## src/hw/rtl/scs_pkg.sv

```systemverilog
// ----------------------------------------------------------------------------
// scs_pkg
// Shared types and constants of the scene change scorer.
// ----------------------------------------------------------------------------
package scs_pkg;

    localparam int SAMPLE_W    = 16;
    localparam int SAD_W       = 43;
    localparam int SCORE_W     = 23;
    localparam int CNT_CFG_W   = 28;
    localparam int BITS_CFG_W  = 5;
    localparam int CFG_IDX_W   = 2;
    localparam int CFG_DATA_W  = 28;
    localparam int QUEUE_DEPTH = 2;
    localparam int QPTR_W      = $clog2(QUEUE_DEPTH);
    localparam int QCNT_W      = $clog2(QUEUE_DEPTH + 1);

    localparam logic [SAD_W-1:0] SAD_MAX = {SAD_W{1'b1}};

    localparam logic [BITS_CFG_W-1:0] MIN_BITS = 5'd8;
    localparam logic [BITS_CFG_W-1:0] MAX_BITS = 5'd16;

    localparam logic [CFG_IDX_W-1:0] REG_THRESHOLD    = 2'd0;
    localparam logic [CFG_IDX_W-1:0] REG_PASS_CHANGES = 2'd1;
    localparam logic [CFG_IDX_W-1:0] REG_SAMPLE_COUNT = 2'd2;
    localparam logic [CFG_IDX_W-1:0] REG_SAMPLE_BITS  = 2'd3;

    localparam logic [SCORE_W-1:0]    THRESHOLD_RST    = 23'd655360;
    localparam logic                  PASS_CHANGES_RST = 1'b0;
    localparam logic [CNT_CFG_W-1:0]  SAMPLE_COUNT_RST = 28'd2073600;
    localparam logic [BITS_CFG_W-1:0] SAMPLE_BITS_RST  = 5'd8;

    typedef struct packed {
        logic [SAMPLE_W-1:0] prev_sample;
        logic [SAMPLE_W-1:0] cur_sample;
        logic                last_sample;
    } sample_t;

    typedef struct packed {
        logic [SCORE_W-1:0] mean_diff;
        logic [SCORE_W-1:0] score;
        logic               scene_change;
        logic               keep_frame;
    } result_t;

    typedef struct packed {
        logic [SCORE_W-1:0]    threshold;
        logic                  pass_only_changes;
        logic [CNT_CFG_W-1:0]  sample_count;
        logic [BITS_CFG_W-1:0] sample_bits;
    } cfg_t;

    typedef enum logic [2:0] {
        S_IDLE,
        S_SCALE,
        S_CHECK,
        S_DIV,
        S_SCORE,
        S_EMIT
    } back_state_t;

endpackage

```

## src/hw/rtl/scs_sample_if.sv

```systemverilog
// ----------------------------------------------------------------------------
// scs_sample_if
// Valid/ready channel carrying one pair of co-located samples per item.
// ----------------------------------------------------------------------------
interface scs_sample_if;
    import scs_pkg::*;

    logic    valid;
    logic    ready;
    sample_t data;

    modport source (output valid, output data, input ready);
    modport sink   (input valid, input data, output ready);

endinterface

```

## src/hw/rtl/scs_result_if.sv

```systemverilog
// ----------------------------------------------------------------------------
// scs_result_if
// Valid/ready channel carrying one frame score per item.
// ----------------------------------------------------------------------------
interface scs_result_if;
    import scs_pkg::*;

    logic    valid;
    logic    ready;
    result_t data;

    modport source (output valid, output data, input ready);
    modport sink   (input valid, input data, output ready);

endinterface

```

## src/hw/rtl/scene_change_score.sv

```systemverilog
// ----------------------------------------------------------------------------
// scene_change_score
// Scene change detector: per-frame mean absolute difference and score.
// ----------------------------------------------------------------------------
// samples: one item per co-located pair of previous and current frame
// samples, all planes in one stream; last_sample marks the end of a frame.
// Samples are taken one per cycle; ready drops only when two finished
// frame sums are still waiting for the scoring unit.
// results: one item per frame. The scoring unit divides with one quotient
// bit per cycle; the first frame after reset skips the division and
// scores 0. The scoring unit takes the next frame sum only after it has
// handed the last result to the output register; shorter frames back up
// into the two-entry queue. The result sits in an output register, so a
// stalled receiver holds only the scoring unit; sample intake goes on
// until the queue fills.
// Configuration writes are registered; change them only while no frame is
// in flight. Reset clears the sum, the previous frame mean and loads the
// register defaults.
// ----------------------------------------------------------------------------
module scene_change_score #(
    parameter int FRAC_BITS  = 16,
    parameter int COUNT_BITS = 27
) (
    input  logic                           clk,
    input  logic                           rst_n,
    scs_sample_if.sink                     samples,
    scs_result_if.source                   results,
    input  logic                           cfg_we,
    input  logic [scs_pkg::CFG_IDX_W-1:0]  cfg_index,
    input  logic [scs_pkg::CFG_DATA_W-1:0] cfg_data
);
    import scs_pkg::*;

    cfg_t             cfg_reg;
    logic             queue_full;
    logic             push;
    logic [SAD_W-1:0] push_sad;
    logic             pop;
    logic             head_valid;
    logic [SAD_W-1:0] head_sad;

    always_ff @(posedge clk or negedge rst_n)
    begin
        if (!rst_n)
        begin
            cfg_reg.threshold         <= THRESHOLD_RST;
            cfg_reg.pass_only_changes <= PASS_CHANGES_RST;
            cfg_reg.sample_count      <= SAMPLE_COUNT_RST;
            cfg_reg.sample_bits       <= SAMPLE_BITS_RST;
        end
        else if (cfg_we)
        begin
            unique case (cfg_index)
                REG_THRESHOLD:    cfg_reg.threshold         <= cfg_data[SCORE_W-1:0];
                REG_PASS_CHANGES: cfg_reg.pass_only_changes <= cfg_data[0];
                REG_SAMPLE_COUNT: cfg_reg.sample_count      <= cfg_data[CNT_CFG_W-1:0];
                REG_SAMPLE_BITS:  cfg_reg.sample_bits       <= cfg_data[BITS_CFG_W-1:0];
                default:          cfg_reg                   <= cfg_reg;
            endcase
        end
    end

    scs_front u_front (
        .clk        (clk),
        .rst_n      (rst_n),
        .samples    (samples),
        .queue_full (queue_full),
        .push       (push),
        .push_sad   (push_sad)
    );

    scs_queue u_queue (
        .clk        (clk),
        .rst_n      (rst_n),
        .push       (push),
        .push_sad   (push_sad),
        .pop        (pop),
        .full       (queue_full),
        .head_valid (head_valid),
        .head_sad   (head_sad)
    );

    scs_back #(
        .FRAC_BITS  (FRAC_BITS),
        .COUNT_BITS (COUNT_BITS)
    ) u_back (
        .clk        (clk),
        .rst_n      (rst_n),
        .cfg        (cfg_reg),
        .head_valid (head_valid),
        .head_sad   (head_sad),
        .pop        (pop),
        .results    (results)
    );

endmodule

```

## src/hw/rtl/scs_front.sv

```systemverilog
// ----------------------------------------------------------------------------
// scs_front
// Sample intake: saturating sum of absolute differences, one frame total
// pushed to the queue on the last sample.
// ----------------------------------------------------------------------------
module scs_front (
    input  logic                     clk,
    input  logic                     rst_n,
    scs_sample_if.sink               samples,
    input  logic                     queue_full,
    output logic                     push,
    output logic [scs_pkg::SAD_W-1:0] push_sad
);
    import scs_pkg::*;

    logic [SAD_W-1:0]    acc_reg;
    logic [SAD_W-1:0]    acc_next;
    logic [SAMPLE_W-1:0] abs_diff;
    logic [SAD_W:0]      sum;
    logic [SAD_W-1:0]    sum_sat;
    logic                take;

    assign samples.ready = !queue_full;
    assign take          = samples.valid && samples.ready;

    always_comb
    begin
        if (samples.data.prev_sample >= samples.data.cur_sample)
        begin
            abs_diff = samples.data.prev_sample - samples.data.cur_sample;
        end
        else
        begin
            abs_diff = samples.data.cur_sample - samples.data.prev_sample;
        end
        sum     = {1'b0, acc_reg} + (SAD_W + 1)'(abs_diff);
        sum_sat = sum[SAD_W] ? SAD_MAX : sum[SAD_W-1:0];
    end

    always_comb
    begin
        acc_next = acc_reg;
        if (take)
        begin
            acc_next = samples.data.last_sample ? '0 : sum_sat;
        end
    end

    assign push     = take && samples.data.last_sample;
    assign push_sad = sum_sat;

    always_ff @(posedge clk or negedge rst_n)
    begin
        if (!rst_n)
        begin
            acc_reg <= '0;
        end
        else
        begin
            acc_reg <= acc_next;
        end
    end

endmodule

```

## src/hw/rtl/scs_queue.sv

```systemverilog
// ----------------------------------------------------------------------------
// scs_queue
// Short queue of frame sums between sample intake and the scoring unit.
// ----------------------------------------------------------------------------
module scs_queue (
    input  logic                      clk,
    input  logic                      rst_n,
    input  logic                      push,
    input  logic [scs_pkg::SAD_W-1:0] push_sad,
    input  logic                      pop,
    output logic                      full,
    output logic                      head_valid,
    output logic [scs_pkg::SAD_W-1:0] head_sad
);
    import scs_pkg::*;

    logic [SAD_W-1:0]  mem [QUEUE_DEPTH];
    logic [QPTR_W-1:0] wr_ptr_reg;
    logic [QPTR_W-1:0] rd_ptr_reg;
    logic [QCNT_W-1:0] count_reg;
    logic              do_push;
    logic              do_pop;

    assign full       = count_reg == QCNT_W'(QUEUE_DEPTH);
    assign head_valid = count_reg != '0;
    assign head_sad   = mem[rd_ptr_reg];
    assign do_push    = push && !full;
    assign do_pop     = pop && head_valid;

    always_ff @(posedge clk)
    begin
        if (do_push)
        begin
            mem[wr_ptr_reg] <= push_sad;
        end
    end

    always_ff @(posedge clk or negedge rst_n)
    begin
        if (!rst_n)
        begin
            wr_ptr_reg <= '0;
            rd_ptr_reg <= '0;
            count_reg  <= '0;
        end
        else
        begin
            if (do_push)
            begin
                wr_ptr_reg <= wr_ptr_reg + QPTR_W'(1);
            end
            if (do_pop)
            begin
                rd_ptr_reg <= rd_ptr_reg + QPTR_W'(1);
            end
            if (do_push && !do_pop)
            begin
                count_reg <= count_reg + QCNT_W'(1);
            end
            else if (do_pop && !do_push)
            begin
                count_reg <= count_reg - QCNT_W'(1);
            end
        end
    end

endmodule

```

## src/hw/rtl/scs_back.sv

```systemverilog
// ----------------------------------------------------------------------------
// scs_back
// Frame scoring: mean absolute frame difference by restoring division,
// score against the previous frame, threshold and output register.
// ----------------------------------------------------------------------------
module scs_back #(
    parameter int FRAC_BITS  = 16,
    parameter int COUNT_BITS = 27
) (
    input  logic                      clk,
    input  logic                      rst_n,
    input  scs_pkg::cfg_t             cfg,
    input  logic                      head_valid,
    input  logic [scs_pkg::SAD_W-1:0] head_sad,
    output logic                      pop,
    scs_result_if.source              results
);
    import scs_pkg::*;

    localparam int NUM_W  = SAD_W + 7;
    localparam int CNT_W  = COUNT_BITS + 1;
    localparam int CMPC_W = ((COUNT_BITS > CNT_CFG_W) ? COUNT_BITS : CNT_CFG_W) + 1;
    localparam int DEN_W  = CNT_W + SAMPLE_W;
    localparam int CMP_W  = (NUM_W > DEN_W + 7) ? NUM_W : DEN_W + 7;
    localparam int Q_W    = 7 + FRAC_BITS;
    localparam int MW     = (Q_W > SCORE_W) ? Q_W : SCORE_W;
    localparam int STEP_W = $clog2(Q_W + 1);

    localparam logic [Q_W-1:0] HUNDRED_Q = Q_W'(100 << FRAC_BITS);

    back_state_t          state_reg;
    back_state_t          state_next;
    logic [SAD_W-1:0]     sad_reg;
    logic [DEN_W-1:0]     den_reg;
    logic [CMP_W-1:0]     num_reg;
    logic [CMP_W-1:0]     den100_reg;
    logic [CMP_W-1:0]     dsh_reg;
    logic [CMP_W-1:0]     rem_reg;
    logic [Q_W-1:0]       q_reg;
    logic [STEP_W-1:0]    step_reg;
    logic [SCORE_W-1:0]   prev_md_reg;
    logic                 have_prev_reg;
    result_t              res_reg;
    result_t              out_reg;
    logic                 out_valid_reg;

    logic [CMPC_W-1:0]     cnt_wide;
    logic [CMPC_W-1:0]     cnt_limit;
    logic [CMPC_W-1:0]     cnt_clamp;
    logic [BITS_CFG_W-1:0] shamt;
    logic [DEN_W-1:0]      den;
    logic                  saturate;
    logic [CMP_W:0]        rem_sh;
    logic [CMP_W:0]        dsh_ext;
    logic                  q_bit;
    logic [MW-1:0]         mafd_ext;
    logic [MW-1:0]         prev_ext;
    logic [MW-1:0]         diff;
    logic [MW-1:0]         score_raw;
    logic [MW-1:0]         score_clip;
    logic                  change;
    logic                  div_done;
    logic                  ld_out;

    // frame size clamp and denominator
    always_comb
    begin
        cnt_wide  = CMPC_W'(cfg.sample_count);
        cnt_limit = CMPC_W'(1) << COUNT_BITS;
        if (cnt_wide == '0)
        begin
            cnt_clamp = CMPC_W'(1);
        end
        else if (cnt_wide > cnt_limit)
        begin
            cnt_clamp = cnt_limit;
        end
        else
        begin
            cnt_clamp = cnt_wide;
        end
        if (cfg.sample_bits < MIN_BITS)
        begin
            shamt = MIN_BITS;
        end
        else if (cfg.sample_bits > MAX_BITS)
        begin
            shamt = MAX_BITS;
        end
        else
        begin
            shamt = cfg.sample_bits;
        end
        den = DEN_W'(cnt_clamp[CNT_W-1:0]) << shamt;
    end

    // one quotient bit per cycle
    always_comb
    begin
        saturate = num_reg >= den100_reg;
        rem_sh   = {rem_reg, 1'b0};
        dsh_ext  = {1'b0, dsh_reg};
        q_bit    = rem_sh >= dsh_ext;
        div_done = step_reg == STEP_W'(1);
    end

    // score against previous frame
    always_comb
    begin
        mafd_ext = MW'(q_reg);
        prev_ext = MW'(prev_md_reg);
        if (mafd_ext >= prev_ext)
        begin
            diff = mafd_ext - prev_ext;
        end
        else
        begin
            diff = prev_ext - mafd_ext;
        end
        score_raw  = (mafd_ext < diff) ? mafd_ext : diff;
        score_clip = (score_raw > MW'(HUNDRED_Q)) ? MW'(HUNDRED_Q) : score_raw;
        change     = score_clip >= MW'(cfg.threshold);
    end

    // next state
    always_comb
    begin
        state_next = state_reg;
        unique case (state_reg)
            S_IDLE:
            begin
                if (head_valid)
                begin
                    state_next = have_prev_reg ? S_SCALE : S_SCORE;
                end
            end
            S_SCALE:
            begin
                state_next = S_CHECK;
            end
            S_CHECK:
            begin
                state_next = saturate ? S_SCORE : S_DIV;
            end
            S_DIV:
            begin
                if (div_done)
                begin
                    state_next = S_SCORE;
                end
            end
            S_SCORE:
            begin
                state_next = S_EMIT;
            end
            S_EMIT:
            begin
                if (!out_valid_reg || results.ready)
                begin
                    state_next = S_IDLE;
                end
            end
            default:
            begin
                state_next = S_IDLE;
            end
        endcase
    end

    // state outputs
    always_comb
    begin
        pop    = 1'b0;
        ld_out = 1'b0;
        unique case (state_reg)
            S_IDLE:  pop    = head_valid;
            S_EMIT:  ld_out = !out_valid_reg || results.ready;
            default:
            begin
                pop    = 1'b0;
                ld_out = 1'b0;
            end
        endcase
    end

    always_ff @(posedge clk)
    begin
        unique case (state_reg)
            S_IDLE:
            begin
                sad_reg <= head_sad;
                den_reg <= den;
            end
            S_SCALE:
            begin
                num_reg    <= (CMP_W'(sad_reg) << 6) + (CMP_W'(sad_reg) << 5)
                            + (CMP_W'(sad_reg) << 2);
                den100_reg <= (CMP_W'(den_reg) << 6) + (CMP_W'(den_reg) << 5)
                            + (CMP_W'(den_reg) << 2);
                dsh_reg    <= CMP_W'(den_reg) << 7;
            end
            S_CHECK:
            begin
                rem_reg  <= num_reg;
                step_reg <= STEP_W'(Q_W);
                q_reg    <= saturate ? HUNDRED_Q : '0;
            end
            S_DIV:
            begin
                rem_reg  <= q_bit ? CMP_W'(rem_sh - dsh_ext) : rem_sh[CMP_W-1:0];
                q_reg    <= {q_reg[Q_W-2:0], q_bit};
                step_reg <= step_reg - STEP_W'(1);
            end
            S_SCORE:
            begin
                if (have_prev_reg)
                begin
                    res_reg.mean_diff    <= mafd_ext[SCORE_W-1:0];
                    res_reg.score        <= score_clip[SCORE_W-1:0];
                    res_reg.scene_change <= change;
                    res_reg.keep_frame   <= cfg.pass_only_changes ? change : 1'b1;
                end
                else
                begin
                    res_reg.mean_diff    <= prev_md_reg;
                    res_reg.score        <= '0;
                    res_reg.scene_change <= cfg.threshold == '0;
                    res_reg.keep_frame   <= cfg.pass_only_changes ?
                                            (cfg.threshold == '0) : 1'b1;
                end
            end
            S_EMIT:
            begin
                if (ld_out)
                begin
                    out_reg <= res_reg;
                end
            end
            default:
            begin
                sad_reg <= sad_reg;
            end
        endcase
    end

    always_ff @(posedge clk or negedge rst_n)
    begin
        if (!rst_n)
        begin
            state_reg     <= S_IDLE;
            prev_md_reg   <= '0;
            have_prev_reg <= 1'b0;
            out_valid_reg <= 1'b0;
        end
        else
        begin
            state_reg <= state_next;
            if (state_reg == S_SCORE)
            begin
                if (have_prev_reg)
                begin
                    prev_md_reg <= mafd_ext[SCORE_W-1:0];
                end
                have_prev_reg <= 1'b1;
            end
            if (ld_out)
            begin
                out_valid_reg <= 1'b1;
            end
            else if (results.ready)
            begin
                out_valid_reg <= 1'b0;
            end
        end
    end

    assign results.valid = out_valid_reg;
    assign results.data  = out_reg;

endmodule
```

## src/flat_wrapper.sv

```systemverilog
// flat-port wrapper written by rule: the top's interface ports become plain ports
module scene_change_score_flat import scs_pkg::*;
#(
    parameter int FRAC_BITS  = 16,
    parameter int COUNT_BITS = 27
)
  (clk, rst_n, cfg_we, cfg_index, cfg_data, samples_valid, samples_data, samples_ready, results_valid, results_data, results_ready);
  scs_sample_if samples_i ();
  scs_result_if results_i ();
  input  logic clk;
  input  logic rst_n;
  input  logic cfg_we;
  input  logic [scs_pkg::CFG_IDX_W-1:0] cfg_index;
  input  logic [scs_pkg::CFG_DATA_W-1:0] cfg_data;
  input wire logic [$bits(samples_i.valid)-1:0] samples_valid;
  input wire logic [$bits(samples_i.data)-1:0] samples_data;
  output wire logic [$bits(samples_i.ready)-1:0] samples_ready;
  output wire logic [$bits(results_i.valid)-1:0] results_valid;
  output wire logic [$bits(results_i.data)-1:0] results_data;
  input wire logic [$bits(results_i.ready)-1:0] results_ready;
  assign samples_i.valid = samples_valid;
  assign samples_i.data = samples_data;
  assign samples_ready = samples_i.ready;
  assign results_valid = results_i.valid;
  assign results_data = results_i.data;
  assign results_i.ready = results_ready;
  scene_change_score #(.FRAC_BITS(FRAC_BITS), .COUNT_BITS(COUNT_BITS)) u_core (.clk(clk), .rst_n(rst_n), .samples(samples_i), .results(results_i), .cfg_we(cfg_we), .cfg_index(cfg_index), .cfg_data(cfg_data));
endmodule
```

_Problem details:_ Retrieve each line from the records above where the word "division" occurs.

_Exercise solution:_
// bit per cycle; the first frame after reset skips the division and
// Frame scoring: mean absolute frame difference by restoring division,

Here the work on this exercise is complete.